In the records that follow, find each line with the word "branches" and copy it.

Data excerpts
↓↓↓
===== config.mk =====
export PLATFORM = sky130hd
export DESIGN_NAME = spram16x64_rr_arb
export DESIGN_NICKNAME = d
export VERILOG_FILES = /design/src/rtl/spram16x64_rr_arb.sv
export SDC_FILE = /design/constraint.sdc
export NUM_CORES = 1
export LEC_CHECK = 0
export CORE_AREA = 2 2 160 162
export CTS_CLUSTER_DIAMETER = 50
export DETAILED_ROUTE_END_ITERATION = 10
export DIE_AREA = 0 0 162 164
export PLACE_DENSITY = 0.4
export SYNTH_ARGS = -nofsm -noshare
export SYNTH_HDL_FRONTEND = slang
export SYNTH_SLANG_ARGS = --single-unit

===== constraint.sdc =====
create_clock -name clk -period 2 [get_ports clk]
set_clock_uncertainty 0.1 [all_clocks]
set_input_delay 0.4 -clock clk [delete_from_list [all_inputs] [get_ports clk]]
set_output_delay 0.4 -clock clk [all_outputs]
set_load 0.01 [all_outputs]

===== src/rtl/spram16x64_rr_arb.sv =====
// Round-robin arbiter that shares one single-port 16x64 SRAM macro between two requesters.
// Latency: the grant is combinational in the request cycle, and read data returns exactly 1 cycle later.
// Backpressure: reqN_ready drops for the losing requester. Responses cannot be stalled.
module spram16x64_rr_arb #(
    parameter int ADDR_W = 4,
    parameter int DATA_W = 64
) (
    input  logic              clk,
    input  logic              rst_n,
    input  logic              req0_valid,
    output logic              req0_ready,
    input  logic              req0_we,
    input  logic [ADDR_W-1:0] req0_addr,
    input  logic [DATA_W-1:0] req0_wdata,
    output logic              rsp0_valid,
    output logic [DATA_W-1:0] rsp0_rdata,
    input  logic              req1_valid,
    output logic              req1_ready,
    input  logic              req1_we,
    input  logic [ADDR_W-1:0] req1_addr,
    input  logic [DATA_W-1:0] req1_wdata,
    output logic              rsp1_valid,
    output logic [DATA_W-1:0] rsp1_rdata,
    output logic              sram_ceb,
    output logic              sram_web,
    output logic [ADDR_W-1:0] sram_a,
    output logic [DATA_W-1:0] sram_d,
    input  logic [DATA_W-1:0] sram_q
);

    logic       prio;
    logic [1:0] rd_pend;
    logic       grant0;
    logic       grant1;

    // Grants are gated with rst_n so that the macro stays deselected while reset is held.
    always_comb begin
        grant0 = rst_n & req0_valid & (~req1_valid | ~prio);
        grant1 = rst_n & req1_valid & (~req0_valid | prio);
    end

    assign req0_ready = grant0;
    assign req1_ready = grant1;

    always_comb begin
        sram_ceb = 1'b1;
        sram_web = 1'b1;
        sram_a   = '0;
        sram_d   = '0;
        if (grant0) begin
            sram_ceb = 1'b0;
            sram_web = ~req0_we;
            sram_a   = req0_addr;
            sram_d   = req0_wdata;
        end else if (grant1) begin
            sram_ceb = 1'b0;
            sram_web = ~req1_we;
            sram_a   = req1_addr;
            sram_d   = req1_wdata;
        end
    end

    always_ff @(posedge clk or negedge rst_n) begin
        if (!rst_n) begin
            prio    <= 1'b0;
            rd_pend <= 2'b00;
        end else begin
            rd_pend <= {grant1 & ~req1_we, grant0 & ~req0_we};
            if (grant0) begin
                prio <= 1'b1;
            end else if (grant1) begin
                prio <= 1'b0;
            end
        end
    end

    // The macro output is held at zero toward a requester unless its read is returning.
    assign rsp0_valid = rd_pend[0];
    assign rsp1_valid = rd_pend[1];
    assign rsp0_rdata = rd_pend[0] ? sram_q : '0;
    assign rsp1_rdata = rd_pend[1] ? sram_q : '0;

endmodule


# Yosys cells after proc, flatten, opt, wreduce, memory -nomap -nowiden
# Index checks and enable logic that the tools add are counted.
dict set report totals {
  reg_bits 3
  output_inout_bits 202
}
dict set report op_classes {
  n_mux 12
  n_bitwise 13
  reduce_logical 1
}
# operator count
set op_table {}
lappend op_table {{64-bit 2-to-1 mux} 4}
lappend op_table {{4-bit 2-to-1 mux} 2}
lappend op_table {{1-bit AND} 6}
lappend op_table {{1-bit 2-to-1 mux} 6}
lappend op_table {{1-bit NOT} 5}
lappend op_table {{1-bit bitwise OR} 2}
lappend op_table {{2-bit nonzero test} 1}

# Longest topological paths before layout
dict set report logic_depth {
  ltp_word 5
  ltp_mapped 5
  depth_no_buf 3
}

# Worst setup path before layout
# OpenSTA, ideal clock, no wires.
dict set report synth_timing {
  path_kind {input to output}
  from {input port rst_n}
  to {output port sram_a[0]}
  arrival_time_ns 1.168
  required_time_ns 1.500
  setup_slack_ns 0.332
  stages 5
  path_buffers 3
  path_cell_list {buf_2 buf_2 buf_2 nand2_1 o22ai_1}
}
dict set report synth_via {
  elab_chain_len 4
  elab_cells_between_ends 6
  classes_between {mux (2); bitwise (4)}
}
# item line
set synth_lines {}
lappend synth_lines {{from (decl)} 9} ;# input logic rst_n,
lappend synth_lines {{1-bit AND (2 in a row)} 39} ;# grant1 = rst_n & req1_valid & (~req0_valid | prio);
lappend synth_lines {{4-bit 2-to-1 mux} 55} ;# end else if (grant1) begin
lappend synth_lines {{4-bit 2-to-1 mux (*)} 50} ;# if (grant0) begin
lappend synth_lines {{to (decl)} 26} ;# output logic [ADDR_W-1:0] sram_a,
# Every way passes the cells marked *; elsewhere a longest branch is shown, timed or not.

# Final worst setup path
dict set report layout_timing {
  from {register prio}
  to {output port sram_d[52]}
}
dict set report layout_via {
  elab_chain_len 4
  elab_cells_between_ends 7
  classes_between {mux (2); bitwise (5)}
}
# item line
set layout_lines {}
lappend layout_lines {{from (decl)} 31} ;# logic prio;
lappend layout_lines {{from (signal assigned)} 65} ;# prio <= 1'b0;
lappend layout_lines {{from (signal assigned)} 70} ;# prio <= 1'b1;
lappend layout_lines {{from (signal assigned)} 72} ;# prio <= 1'b0;
lappend layout_lines {{1-bit bitwise OR / 1-bit NOT (equally long branches)} {39, 38}}
lappend layout_lines {{1-bit AND / 1-bit bitwise OR (equally long branches)} {39, 38}}
lappend layout_lines {{64-bit 2-to-1 mux / 1-bit AND (equally long branches)} {55, 38}}
lappend layout_lines {{64-bit 2-to-1 mux (*)} 50}
lappend layout_lines {{to (decl)} 27} ;# output logic [DATA_W-1:0] sram_d,
# Marked as above.

==> impl_metrics.env <==
export IMPL_clockBufferDepth=2
export IMPL_relSlewSlack=0.852
export IMPL_finalInstanceArea_mm2=0.00704
export IMPL_crit_path_start_kind="register"
export IMPL_slew_violations=0
export IMPL_synth_area_mm2=0.00210
export IMPL_vdd_drop_max_mv=0.152
export IMPL_wl_um=20300
export IMPL_dp_cells=1114
export IMPL_clock_latency_ns=0.22
export IMPL_tritoncts="built"
export IMPL_status="completed"
export IMPL_worst_pin_slew_ns=0.222
export IMPL_crit_type="register to output port"
export IMPL_synth_avg_cell_area_um2=5.33
export IMPL_end_kind="output port"
export IMPL_clock_sinks=3
export IMPL_dp_hpwl_um=15500
export IMPL_fin_cells=1139
export IMPL_io_pins=408
export IMPL_p_leak_nw=3.51
export IMPL_placed_cell_area_mm2=0.00673
export IMPL_ant_nets=0
export IMPL_synth_nets=600
export IMPL_ys_ff_latch=3
export IMPL_rows=58
export IMPL_synth_cells=394
export IMPL_crit_required_ns=1.50
export IMPL_grt_pass1_vias=4232
export IMPL_finalHoldViolCount=0
export IMPL_grt_overflow_total=0
export IMPL_drc=0
export IMPL_fin_crit_ns=2.00
export IMPL_fmax_mhz=500
export IMPL_layout_drive_gt1_share=0.218
export IMPL_setup_viol=0
export IMPL_port_buffers=407
export IMPL_start_util=0.0846
export IMPL_gp_congestion=0.734
export IMPL_grt_pass1_wl_um=27200
export IMPL_nNetsFinal=1015
export IMPL_hold_class="input port to asynchronous set/reset pin"
export IMPL_synthDistinctLibCells=15
export IMPL_grt_total_usage=0.138
export IMPL_cap_violations=0
export IMPL_core_area_mm2=0.0248
export IMPL_post_route_period_util=0.999
export IMPL_h_tree_depth=1
export IMPL_dr_total_vias=4259
export IMPL_antenna_found_initial=6
export IMPL_crit_fanout=21
export IMPL_clk_pin_slew_ns=0.03
export IMPL_clockRootBuffer="clkbuf_16"
export IMPL_dieWidth_um=162
export IMPL_yosysWarnings=0
export IMPL_die_y_um=164
export IMPL_rsz0062_at_grt="true"
export IMPL_cellPowerDensity_mw_per_mm2=272
export IMPL_numCtsBuffers=3
export IMPL_die_area_mm2=0.0266
export IMPL_total_power_mw=1.91
export IMPL_synthToLayoutAreaGrowth_pct=235
export IMPL_worstPathArrival_ns=1.50
export IMPL_grt_start_max_net_pins=44
export IMPL_drtPass1Iterations=4
export IMPL_via_per_inst=3.74
export IMPL_drtIter0Drc=83
export IMPL_routedWlPerCell_um=17.8
export IMPL_synth_seq_area_share=0.0358
[what timing repair did]
| action | 4_1_cts | 5_1_grt |
|---|---|---|
| hold buffers | 0 | 0 |
| setup endpoints to repair | 200 | 71 |
| endpoints found under the hold margin | 0 | 0 |
| gates resized for setup | 427 | 68 |
| cloned | 8 | 3 |
| pin swaps | 2 | 6 |
| setup buffers | 9 | 2 |
[layout make-up]
cell class                 instances  area (um^2)
inverter                           2         7.51
timing repair buffer             454         4310
multi-input combinational        345         2150
tap                              330          413
fill                            2820        17800
sequential                         3         77.6
clock buffer                       4         78.8
antenna                            1         2.50
[synth_stat cells]
cell      count  area (um^2)
nand2_1     140          526
and2_1      128          801
o22ai_1      68          425
clkbuf_1     19         71.3
buf_2        18         90.1
buf_4         7         52.6
dfrtp_1       3         75.1
inv_1         2         7.51
nor2_1        2         7.51
nor3_1        2         10.0
a21oi_1       1         5.00
a31oi_1       1         6.26
o21ai_0       1         5.00
o21ai_2       1         8.76
o22a_1        1         8.76
[path summary, 6_finish.rpt]
kind / start / to / slack (ns) / cells after the start
hold reg to reg: prio$_DFFE_PN0P_ / prio$_DFFE_PN0P_ / 0.64 / 3
hold / removal: rst_n / prio$_DFFE_PN0P_ / 0.20 / 3
max in group asynchronous: rst_n / rd_pend[1]$_DFF_PN0_ / 1.39 / 4
min in group clk: req1_valid / prio$_DFFE_PN0P_ / 0.46 / 3
setup / recovery: prio$_DFFE_PN0P_ / sram_d[52] / 0.002 / 6
setup reg to reg: prio$_DFFE_PN0P_ / rd_pend[0]$_DFF_PN0_ / 0.60 / 6
[state kept, by name, indices dropped and copies added, names as in the netlist]
signal	cells
prio	1
rd_pend	2
[logic make-up (layout without fill, tap and decap cells)]
family          Yosys count  count (layout)  synth area share
simple gates            272             272             0.640
buf+inv                  46             460             0.105
flops                     3               3            0.0358
compound gates           73              73             0.219
other cells               0               1                 0
[power breakdown]
| part | switching [mW] | total (mW) | internal [mW] |
|---|---|---|---|
| Combinational | 0.647 | 1.52 | 0.874 |
| Clock | 0.0564 | 0.320 | 0.263 |
| Sequential | 0.00753 | 0.0747 | 0.0672 |
[layout by cell type, fill, tap and decap left out, types with 8 or more instances in the layout]
cell type / count
clkdlybuf4s50_1: 203
nand2_1: 138
dlygate4sd2_1: 130
and2_1: 128
buf_2: 69
o22ai_2: 41
o22ai_1: 24
buf_4: 22
buf_12: 13
buf_16: 8
[per-stage QoR]
stage	utilization	TNS (ns)	hold WS (ns)	setup slack (ns)
CTS	0.270	-0.866	0.205	-0.0853
detailed placement	0.271	-45.38	0.439	-0.660
floorplan	-	0	0.00441	0.332
global route	0.284	-0.967	0.211	-0.0687
finish	0.284	0	0.197	0.00170
global placement	0.271	-47.27	0.442	-0.699
[per-layer routing]
| metal | up-vias | part of all wire | track usage |
|---|---|---|---|
| met2 | 248 | 0.51 | 0.252 |
| met3 | 14 | 0.10 | 0.0525 |
| met5 | - | 0.0016 | 0 |
| li1 | 2127 | - | - |
| met1 | 1866 | 0.38 | 0.152 |
| met4 | 4 | 0.0098 | 0.0318 |
[critical path: stages, from the launching register on]
cell and delay [ns]:
dfrtp_1 0.40, buf_6 0.14, nand2_4 0.08, nand2_8 0.12
clkbuf_16 0.24, o22ai_1 0.12, buf_2 0.16
Power figures use the tool's default switching activity.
↑↑↑
■ RESPONSE AREA:
lappend layout_lines {{1-bit bitwise OR / 1-bit NOT (equally long branches)} {39, 38}}
lappend layout_lines {{1-bit AND / 1-bit bitwise OR (equally long branches)} {39, 38}}
lappend layout_lines {{64-bit 2-to-1 mux / 1-bit AND (equally long branches)} {55, 38}}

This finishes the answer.